The court then examined the habitual offender act and explained it carried a penalty of 10 to 50 years or life. The court again inquired of the defendant if he wanted to plead guilty, and he replied, “Yes, sir.” The court then stated: “You’re sure you want to do that? If you want to back out and have a jury trial, I have a jury in there ready to try you.” The defendant then stated he did not actually commit the robbery. Thereupon the court admonished the appellant not to plead guilty if he were not guilty. Then for at least the third time appellant stated he wanted to enter a guilty plea. The court proceeded to sentence him to 35 years on aggravated robbery and 15 years on theft with the sentences to run concurrently.

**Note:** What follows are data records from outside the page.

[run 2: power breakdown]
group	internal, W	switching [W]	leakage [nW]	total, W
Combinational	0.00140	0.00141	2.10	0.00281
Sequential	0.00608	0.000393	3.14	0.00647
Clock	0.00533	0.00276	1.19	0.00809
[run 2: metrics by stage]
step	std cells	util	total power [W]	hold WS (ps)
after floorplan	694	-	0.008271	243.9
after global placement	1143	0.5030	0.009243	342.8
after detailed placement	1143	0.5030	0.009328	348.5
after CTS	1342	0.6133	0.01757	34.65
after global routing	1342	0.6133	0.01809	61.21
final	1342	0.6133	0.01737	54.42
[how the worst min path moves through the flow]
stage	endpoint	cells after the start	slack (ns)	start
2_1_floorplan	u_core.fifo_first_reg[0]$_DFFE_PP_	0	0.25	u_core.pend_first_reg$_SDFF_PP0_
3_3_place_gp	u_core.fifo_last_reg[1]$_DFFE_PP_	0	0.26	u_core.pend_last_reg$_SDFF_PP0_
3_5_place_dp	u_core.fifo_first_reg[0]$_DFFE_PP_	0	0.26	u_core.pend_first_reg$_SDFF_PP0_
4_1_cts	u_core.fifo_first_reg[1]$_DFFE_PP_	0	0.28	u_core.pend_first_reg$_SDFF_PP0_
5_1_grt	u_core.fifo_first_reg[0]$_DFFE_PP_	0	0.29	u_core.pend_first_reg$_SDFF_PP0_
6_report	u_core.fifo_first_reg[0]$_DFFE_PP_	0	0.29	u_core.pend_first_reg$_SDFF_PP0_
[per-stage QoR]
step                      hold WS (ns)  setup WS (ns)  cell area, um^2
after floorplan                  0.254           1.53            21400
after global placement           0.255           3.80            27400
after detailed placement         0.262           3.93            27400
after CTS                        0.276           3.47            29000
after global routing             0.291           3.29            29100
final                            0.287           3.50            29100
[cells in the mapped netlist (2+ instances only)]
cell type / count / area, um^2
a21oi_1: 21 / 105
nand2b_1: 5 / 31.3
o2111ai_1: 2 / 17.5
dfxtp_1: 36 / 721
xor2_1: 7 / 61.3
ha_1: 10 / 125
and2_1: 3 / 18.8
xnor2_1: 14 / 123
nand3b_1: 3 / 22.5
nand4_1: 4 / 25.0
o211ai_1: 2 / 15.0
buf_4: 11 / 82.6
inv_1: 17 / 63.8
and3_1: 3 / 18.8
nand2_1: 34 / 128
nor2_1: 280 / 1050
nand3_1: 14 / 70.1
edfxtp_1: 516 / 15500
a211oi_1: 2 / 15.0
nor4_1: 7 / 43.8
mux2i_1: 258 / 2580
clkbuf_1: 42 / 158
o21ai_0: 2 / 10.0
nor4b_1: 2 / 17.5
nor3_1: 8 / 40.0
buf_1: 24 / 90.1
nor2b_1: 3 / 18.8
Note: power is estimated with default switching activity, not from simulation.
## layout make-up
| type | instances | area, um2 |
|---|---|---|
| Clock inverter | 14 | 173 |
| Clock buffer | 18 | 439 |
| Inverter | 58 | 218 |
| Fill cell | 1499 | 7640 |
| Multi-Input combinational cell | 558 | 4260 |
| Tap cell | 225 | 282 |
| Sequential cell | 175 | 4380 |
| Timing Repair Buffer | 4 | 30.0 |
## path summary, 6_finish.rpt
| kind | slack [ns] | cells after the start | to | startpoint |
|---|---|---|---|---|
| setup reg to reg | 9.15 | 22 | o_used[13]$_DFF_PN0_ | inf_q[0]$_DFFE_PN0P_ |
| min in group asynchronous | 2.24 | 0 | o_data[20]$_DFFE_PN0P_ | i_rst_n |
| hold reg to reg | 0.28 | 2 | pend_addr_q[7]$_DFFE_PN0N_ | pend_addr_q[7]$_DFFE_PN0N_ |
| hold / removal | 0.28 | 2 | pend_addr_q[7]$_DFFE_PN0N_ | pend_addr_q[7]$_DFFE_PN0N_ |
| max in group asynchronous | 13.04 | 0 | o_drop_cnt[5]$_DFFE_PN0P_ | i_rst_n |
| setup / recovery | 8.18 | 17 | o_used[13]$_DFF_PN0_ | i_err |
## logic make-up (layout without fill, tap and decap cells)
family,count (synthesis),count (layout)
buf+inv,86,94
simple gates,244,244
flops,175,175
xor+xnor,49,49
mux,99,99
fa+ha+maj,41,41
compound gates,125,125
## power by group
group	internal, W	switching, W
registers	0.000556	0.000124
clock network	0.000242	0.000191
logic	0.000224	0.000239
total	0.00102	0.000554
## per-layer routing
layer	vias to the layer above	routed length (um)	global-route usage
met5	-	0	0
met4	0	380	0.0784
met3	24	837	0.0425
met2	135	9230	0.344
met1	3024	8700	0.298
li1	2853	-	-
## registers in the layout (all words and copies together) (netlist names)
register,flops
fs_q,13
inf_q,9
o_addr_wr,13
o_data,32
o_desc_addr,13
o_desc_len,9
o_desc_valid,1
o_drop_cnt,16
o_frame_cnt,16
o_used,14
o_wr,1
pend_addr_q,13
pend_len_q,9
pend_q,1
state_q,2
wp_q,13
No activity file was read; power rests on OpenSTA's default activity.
[config.mk]
export PLATFORM = sky130hd
export DESIGN_NAME = p2s_8_1
export DESIGN_NICKNAME = d
export VERILOG_FILES = /design/src/rtl/p2s_8_1.sv
export SDC_FILE = /design/constraint.sdc
export NUM_CORES = 1
export LEC_CHECK = 0
export BUFFER_PORTS_ARGS = -buffer_cell sky130_fd_sc_hd__buf_2
export CAP_MARGIN = 30
export CORE_MARGIN = 2
export CORE_UTILIZATION = 48
export DETAILED_ROUTE_END_ITERATION = 12
export MAX_ROUTING_LAYER = met4
export PLACE_DENSITY = 0.72
export SLEW_MARGIN = 0
export SYNTH_ARGS = -nofsm -noshare
export SYNTH_HDL_FRONTEND = slang
export SYNTH_SLANG_ARGS = --single-unit
[constraint.sdc]
create_clock -name clk_32f -period 4.12 [get_ports clk_32f]
set_clock_uncertainty 0.1 [all_clocks]
set_input_delay 0.618 -clock clk_32f [delete_from_list [all_inputs] [get_ports clk_32f]]
set_output_delay 0.618 -clock clk_32f [all_outputs]
set_load 0.03 [all_outputs]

After the Rule 37 hearing the court instructed the prosecuting attorney to draw up the order denying the petition. Appellant alleges this is in violation of Rule 37.3 (c) which requires the court to make written findings of fact and conclusions of law.
The evidence clearly shows the appellant knowingly, intelligently, and voluntarily entered a plea of guilty. The record of the Rule 37 hearing clearly reveals appellant stated at least three separate times that he wanted to enter a guilty plea. He admits the court and his attorney advised him of the possible penalty. Further, he knew his fingerprints were found at the scene and that the accomplice would testify against him. In view of this record and the evidence, it appears his attorney advised him well.
We stated in Byler v. State,
Affirmed.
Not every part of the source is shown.